Les images sont particulièrement efficaces pour communiquer des concepts abstraits, par exemple, les idée comme la « liberté » ou la « qualité », qui demandent des phrases entières pour y attribuer du sens, peuvent être représentées par une seule image.
En revanche, il existe encore un doute à propos de l’apprentissage des langues, qui semblerait apprécier mieux d’autres médias.

L’attention d’un apprenant n’est pas illimitée. On observe généralement une baisse progressive de la concentration après quelques minutes si le rythme pédagogique et les modalités d’interaction ne sont pas suffisamment variés.
Ce phénomène s’explique notamment par les limites de la mémoire de travail, dont la fonction est de traiter temporairement l’information. Celle-ci dispose d’une capacité restreinte, estimée en moyenne à environ 7 éléments (±2), maintenus sur une durée très courte, de l’ordre de quelques dizaines de secondes.
Ces capacités varient néanmoins d’un individu à l’autre, en fonction des connaissances préalables, de l’expérience et de la familiarité avec le sujet abordé.
Ainsi, un rythme trop soutenu peut rapidement saturer la mémoire de travail chez les apprenants novices, tandis qu’un rythme trop lent risque de générer de la démotivation chez des participants plus expérimentés.
Dans ce contexte, permettre à chacun d’apprendre à son propre rythme constitue un levier essentiel de qualité pédagogique. C’est précisément l’un des apports majeurs du jeu pédagogique : il s’ajuste naturellement au rythme des apprenants, puisqu’il est structuré par leurs actions, leurs décisions et les interactions qu’ils produisent.
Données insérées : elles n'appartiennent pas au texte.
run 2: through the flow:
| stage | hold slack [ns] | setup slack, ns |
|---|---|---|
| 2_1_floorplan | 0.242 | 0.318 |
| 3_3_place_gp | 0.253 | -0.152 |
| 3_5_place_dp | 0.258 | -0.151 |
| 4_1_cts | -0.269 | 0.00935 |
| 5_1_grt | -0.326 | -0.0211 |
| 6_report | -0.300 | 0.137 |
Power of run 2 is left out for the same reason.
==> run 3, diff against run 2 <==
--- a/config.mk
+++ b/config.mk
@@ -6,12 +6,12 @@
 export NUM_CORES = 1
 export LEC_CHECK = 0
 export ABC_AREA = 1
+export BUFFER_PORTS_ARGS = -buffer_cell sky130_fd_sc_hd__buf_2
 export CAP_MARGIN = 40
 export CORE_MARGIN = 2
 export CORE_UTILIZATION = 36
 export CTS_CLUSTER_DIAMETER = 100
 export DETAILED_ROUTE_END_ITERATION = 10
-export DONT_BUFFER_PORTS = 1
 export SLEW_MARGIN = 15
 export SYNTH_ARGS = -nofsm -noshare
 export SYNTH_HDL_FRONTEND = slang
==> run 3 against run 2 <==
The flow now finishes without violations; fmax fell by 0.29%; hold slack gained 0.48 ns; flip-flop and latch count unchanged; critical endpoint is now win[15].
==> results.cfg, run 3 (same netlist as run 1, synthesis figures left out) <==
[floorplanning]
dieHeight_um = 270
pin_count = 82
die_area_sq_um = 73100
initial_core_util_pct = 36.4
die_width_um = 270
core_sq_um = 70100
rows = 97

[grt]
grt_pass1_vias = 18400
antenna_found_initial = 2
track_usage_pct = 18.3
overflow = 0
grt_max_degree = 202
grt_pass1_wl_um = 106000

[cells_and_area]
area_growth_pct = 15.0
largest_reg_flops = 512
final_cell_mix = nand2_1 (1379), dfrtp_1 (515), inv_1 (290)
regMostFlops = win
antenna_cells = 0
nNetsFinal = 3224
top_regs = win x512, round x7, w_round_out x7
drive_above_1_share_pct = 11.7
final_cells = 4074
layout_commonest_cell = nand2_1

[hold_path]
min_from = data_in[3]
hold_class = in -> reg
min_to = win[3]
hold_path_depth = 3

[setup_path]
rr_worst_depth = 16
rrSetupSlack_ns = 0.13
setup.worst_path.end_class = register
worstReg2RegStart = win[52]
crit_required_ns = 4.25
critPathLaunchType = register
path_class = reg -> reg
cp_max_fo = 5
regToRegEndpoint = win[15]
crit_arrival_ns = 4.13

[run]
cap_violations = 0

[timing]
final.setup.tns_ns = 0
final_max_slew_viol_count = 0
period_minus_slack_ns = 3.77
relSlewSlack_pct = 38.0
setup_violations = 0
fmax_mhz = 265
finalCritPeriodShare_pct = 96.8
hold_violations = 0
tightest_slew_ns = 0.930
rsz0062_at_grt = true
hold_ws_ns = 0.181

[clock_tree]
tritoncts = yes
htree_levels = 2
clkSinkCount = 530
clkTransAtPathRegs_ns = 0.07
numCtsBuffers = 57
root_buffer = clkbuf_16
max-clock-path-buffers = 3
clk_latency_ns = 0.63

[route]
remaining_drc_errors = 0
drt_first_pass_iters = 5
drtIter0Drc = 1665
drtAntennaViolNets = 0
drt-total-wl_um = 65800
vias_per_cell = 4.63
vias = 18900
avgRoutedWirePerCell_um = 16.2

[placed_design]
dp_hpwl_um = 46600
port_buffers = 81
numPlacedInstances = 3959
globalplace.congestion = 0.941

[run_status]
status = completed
De nombreux travaux en psychologie cognitive et en sciences de l’apprentissage viennent étayer ces principes.
Certaines recherches montrent que, dans les apprentissages dits « lexicaux », la construction des connaissances sémantiques se fait progressivement à partir d’informations contextualisées. D’autres études, portant sur l’apprentissage en contexte multisensoriel et multi-situationnel, indiquent que la mémorisation est renforcée lorsque les notions sont rencontrées sous différentes formes (mise en situation, supports visuels, explications théoriques, rappel d’expériences, etc.).
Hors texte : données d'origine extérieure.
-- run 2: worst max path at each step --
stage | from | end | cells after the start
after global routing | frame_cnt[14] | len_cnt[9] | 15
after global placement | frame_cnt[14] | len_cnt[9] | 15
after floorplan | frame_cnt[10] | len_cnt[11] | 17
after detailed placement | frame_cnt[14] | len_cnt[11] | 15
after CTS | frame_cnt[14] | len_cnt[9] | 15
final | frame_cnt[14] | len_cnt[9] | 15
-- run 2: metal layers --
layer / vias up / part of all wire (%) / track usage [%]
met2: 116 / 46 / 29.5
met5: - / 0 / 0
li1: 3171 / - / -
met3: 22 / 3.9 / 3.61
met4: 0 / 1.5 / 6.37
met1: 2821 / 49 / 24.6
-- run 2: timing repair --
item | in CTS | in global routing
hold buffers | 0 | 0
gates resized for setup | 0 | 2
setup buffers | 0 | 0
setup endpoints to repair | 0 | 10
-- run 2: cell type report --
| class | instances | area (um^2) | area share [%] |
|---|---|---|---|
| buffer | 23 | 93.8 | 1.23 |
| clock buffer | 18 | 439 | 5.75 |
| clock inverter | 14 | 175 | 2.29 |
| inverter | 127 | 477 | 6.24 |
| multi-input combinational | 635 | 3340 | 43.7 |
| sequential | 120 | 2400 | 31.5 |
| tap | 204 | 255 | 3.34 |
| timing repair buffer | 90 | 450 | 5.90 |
Dans ces conditions, les taux de rétention observés peuvent atteindre environ 45 %, contre 27 % dans des approches plus traditionnelles.
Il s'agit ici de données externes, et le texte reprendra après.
## src/rtl/serial_bus_arbiter_if.sv

```systemverilog
// Serial bus arbitration interface: request/done from the masters' side,
// grant/status back from the arbiter.
interface serial_bus_arbiter_if #(
  parameter int MASTERS = 2,
  parameter int MID_W   = $clog2(MASTERS)
);
  logic [MASTERS-1:0] req;
  logic               bus_done;
  logic [MASTERS-1:0] grant;
  logic [MID_W-1:0]   grant_id;
  logic               bus_busy;
  logic               timeout;

  // Requesting side: drives requests and the completion pulse.
  modport master (
    output req,
    output bus_done,
    input  grant,
    input  grant_id,
    input  bus_busy,
    input  timeout
  );

  // Arbiter side: samples requests, drives the grant.
  modport slave (
    input  req,
    input  bus_done,
    output grant,
    output grant_id,
    output bus_busy,
    output timeout
  );
endinterface

```

## src/rtl/serial_bus_arbiter.sv

```systemverilog
// Round-robin arbiter for a shared serial bus. One grant at a time, one
// turnaround cycle after every grant, and a hold counter that forcibly ends
// grants lasting MAX_HOLD cycles.
module serial_bus_arbiter #(
  parameter int MASTERS  = 2,
  parameter int MAX_HOLD = 256,
  parameter int MID_W    = $clog2(MASTERS)
) (
  input logic                 clk,
  input logic                 resetn,
  serial_bus_arbiter_if.slave bus
);

  localparam int CNT_W = $clog2(MAX_HOLD);

  typedef enum logic [1:0] {
    IDLE    = 2'd0,
    GRANT   = 2'd1,
    RELEASE = 2'd2
  } state_t;

  state_t           state_q, state_d;
  logic [MID_W-1:0] ptr_q, ptr_d;
  logic [MID_W-1:0] winner_q, winner_d;
  logic [CNT_W-1:0] hold_q, hold_d;
  logic             timeout_q, timeout_d;

  logic [MID_W-1:0] rr_pick;
  logic [MID_W-1:0] rr_cand;
  logic             rr_found;
  logic             grant_end;

  // Index increment that wraps at MASTERS (MASTERS need not be a power of 2).
  function automatic logic [MID_W-1:0] wrap_inc(input logic [MID_W-1:0] v);
    return (v == MID_W'(MASTERS - 1)) ? '0 : v + 1'b1;
  endfunction

  // Round-robin search: first set request at or after ptr, wrapping.
  always_comb begin
    rr_found = 1'b0;
    rr_pick  = '0;
    rr_cand  = ptr_q;
    for (int unsigned i = 0; i < MASTERS; i++) begin
      if (!rr_found && bus.req[rr_cand]) begin
        rr_found = 1'b1;
        rr_pick  = rr_cand;
      end
      rr_cand = wrap_inc(rr_cand);
    end
  end

  // Any of completion, request drop or hold limit ends the grant.
  always_comb begin
    grant_end = bus.bus_done || !bus.req[winner_q] ||
                (hold_q == CNT_W'(MAX_HOLD - 1));
  end

  // Next-state and register-input logic.
  always_comb begin
    state_d   = state_q;
    ptr_d     = ptr_q;
    winner_d  = winner_q;
    hold_d    = hold_q;
    timeout_d = 1'b0;
    case (state_q)
      IDLE: begin
        if (rr_found) begin
          state_d  = GRANT;
          winner_d = rr_pick;
          hold_d   = '0;
        end
      end
      GRANT: begin
        if (grant_end) begin
          state_d = RELEASE;
          // Completion or request drop at the limit wins over the timeout.
          timeout_d = !bus.bus_done && bus.req[winner_q];
        end else begin
          hold_d = hold_q + 1'b1;
        end
      end
      RELEASE: begin
        state_d = IDLE;
        ptr_d   = wrap_inc(winner_q);
        hold_d  = '0;
      end
      default: state_d = IDLE;
    endcase
  end

  // State register with asynchronous active-low reset.
  always_ff @(posedge clk or negedge resetn) begin
    if (!resetn) begin
      state_q   <= IDLE;
      ptr_q     <= '0;
      winner_q  <= '0;
      hold_q    <= '0;
      timeout_q <= 1'b0;
    end else begin
      state_q   <= state_d;
      ptr_q     <= ptr_d;
      winner_q  <= winner_d;
      hold_q    <= hold_d;
      timeout_q <= timeout_d;
    end
  end

  // Grant decodes straight from state so reset removes it immediately.
  always_comb begin
    bus.grant    = (state_q == GRANT) ? (MASTERS'(1) << winner_q) : '0;
    bus.grant_id = winner_q;
    bus.bus_busy = (state_q == GRANT);
    bus.timeout  = timeout_q;
  end

endmodule

```

## src/flat_wrapper.sv

```systemverilog
// flat-port wrapper written by rule: the top's interface ports become plain ports
module serial_bus_arbiter_flat 
#(
  parameter int MASTERS  = 2,
  parameter int MAX_HOLD = 256,
  parameter int MID_W    = $clog2(MASTERS)
)
  (clk, resetn, bus_req, bus_bus_done, bus_grant, bus_grant_id, bus_bus_busy, bus_timeout);
  serial_bus_arbiter_if #(.MASTERS(MASTERS), .MID_W(MID_W)) bus_i ();
  input logic clk;
  input logic resetn;
  input wire logic [$bits(bus_i.req)-1:0] bus_req;
  input wire logic [$bits(bus_i.bus_done)-1:0] bus_bus_done;
  output wire logic [$bits(bus_i.grant)-1:0] bus_grant;
  output wire logic [$bits(bus_i.grant_id)-1:0] bus_grant_id;
  output wire logic [$bits(bus_i.bus_busy)-1:0] bus_bus_busy;
  output wire logic [$bits(bus_i.timeout)-1:0] bus_timeout;
  assign bus_i.req = bus_req;
  assign bus_i.bus_done = bus_bus_done;
  assign bus_grant = bus_i.grant;
  assign bus_grant_id = bus_i.grant_id;
  assign bus_bus_busy = bus_i.bus_busy;
  assign bus_timeout = bus_i.timeout;
  serial_bus_arbiter #(.MASTERS(MASTERS), .MAX_HOLD(MAX_HOLD), .MID_W(MID_W)) u_core (.clk(clk), .resetn(resetn), .bus(bus_i));
endmodule
```

## config.mk

```make
export PLATFORM = sky130hd
export DESIGN_NAME = serial_bus_arbiter_flat
export DESIGN_NICKNAME = d
export VERILOG_FILES = /design/src/rtl/serial_bus_arbiter_if.sv /design/src/rtl/serial_bus_arbiter.sv /design/src/flat_wrapper.sv
export SDC_FILE = /design/constraint.sdc
export NUM_CORES = 1
export LEC_CHECK = 0
export BUFFER_PORTS_ARGS = -buffer_cell sky130_fd_sc_hd__buf_2
export CORE_ASPECT_RATIO = 1.1
export CORE_MARGIN = 2
export CORE_UTILIZATION = 45
export DETAILED_ROUTE_END_ITERATION = 12
export MAX_ROUTING_LAYER = met4
export PLACE_DENSITY_LB_ADDON = 0.05
export SYNTH_ARGS = -nofsm -noshare
export SYNTH_HDL_FRONTEND = slang
export SYNTH_SLANG_ARGS = --single-unit
```

## constraint.sdc

```tcl
create_clock -name clk -period 2.7 [get_ports clk]
set_input_delay 0.135 -clock clk [delete_from_list [all_inputs] [get_ports clk]]
set_output_delay 0.135 -clock clk [all_outputs]
set_load 0.05 [all_outputs]
```

==> run metrics <==
placed cell count 97; Vias/cell approximately 5.7; Final HPWL DP about 1.0 mm; CTS tree done; Crit path required time around 2600 ps; Post-CTS Resized 0; Core Box Area 1419 um2; outcome finished, final reports clean; multi-input logic area 360.3 um2; root buffer cell clkbuf_4; Period minus WS final between 1500 and 2000 ps; Max rail drop VDD 0.0006346 V; Critical Setup Path Class reg2out; Clock Sinks 13; cell taking the most area after synthesis dfrtp_1; placer's final routability congestion estimate between 0.8 and 0.9; Post-CTS Setup Bufs 0; Finished Core Util 56.00%; Hold Crit Class in2reg; CTS max path bufs 2; Synth top area share between 40% and 50%; Critical Path AT between 1500 and 2000 ps; Synthesized Nets about 80; clk_skew roughly 10 ps; Synth Instances 73; WL final between 1 and 1.5 mm; Critical Path Sink Type primary output; Worst-path clk slew roughly 80 ps; layout cells sized above 1 24.42%; Initial Util 49.65%; top post-synthesis cells by area dfrtp_1, o21ai_0, nor2_1; Non-Filler Instances 102; Final Hold Vio Count 0; relative slew slack approximately 74%; FILL cells 119; vias in the first global route roughly 540; Chip Height around 45 um; Pwr Total roughly 0.76 mW; P_leak 0.3458 nW; chip width roughly 42 um; largest net degree at the start of global routing 14; Initial DRT Pass Iterations 6; n_diodes 0; Yosys warnings 0; Slew @ Worst Pin ~380 ps; register area 325.3 um2; hold_buf cts 1; Routed WL per cell approximately 15 um; Die Area 1898 um2; Final period util 64.44%; CP Max Fanout 8; initial DRC count 17; CTS Buf Count 3; first-pass GRT wire length 2.490 mm; Cell variety after synth 28; gr ovfl total 0; num ports 10; Max-Cap Viols 0; DRC 0; final setup violation count 0; Avg Inst Size Synth about 9.6 um2; Max Freq around 570 MHz; Synth Cell Area 704.4 um2; flops & latches, synth 13; Routed Antenna Nets 0; P&R area growth vs syn 12.79%; initial antenna violation count 0; port bufs 9; htree depth 1; Post-Route Setup TNS 0 ps; clock latency on the worst-skew pair 280 ps; vias between 500 and 600; total track usage between 10% and 20%; nets 93; Max Transition Viols Final 0; RSZ-0062 raised after global routing no; PD cells ~960 nW/um2; number of core rows 14; sequential fraction of the synthesis area 46.18%; Critical Path Start Type flop
## per-layer routing
layer	track usage (%)	vias up	share of wire, %
met5	-	-	0
met4	11.61	0	2.3
met3	4.762	5	4.0
met2	26.56	16	42
met1	24.50	266	52
li1	-	296	-
## flip-flops by register name (all words and copies together), names as in the netlist
signal,cells
u_core.hold_q,8
u_core.bus.grant_id,1
u_core.state_q,2
u_core.bus.timeout,1
u_core.ptr_q,1
## report_power, final
part           leakage (nW)  switching [mW]  internal, mW
Clock                0.0150          0.0649        0.0574
Combinational         0.157           0.248         0.109
Sequential            0.174          0.0444         0.237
Enfin, plusieurs expérimentations en contexte pédagogique mettent en évidence l’importance du rôle actif de l’apprenant. Dans l’une d’elles, des étudiants en formation ont été répartis en deux groupes : les uns impliqués activement dans une mise en situation (jeu de rôle théâtralisé), les autres en position d’observateurs.
Les résultats aux évaluations finales montrent un écart significatif : environ 80 % de réussite pour les participants actifs, contre 30 % pour les spectateurs.
Ces éléments convergent vers une même conclusion : l’engagement actif de l’apprenant, tel que favorisé par les approches ludiques et expérientielles, constitue un facteur déterminant de la mémorisation, de la motivation et de la performance en formation.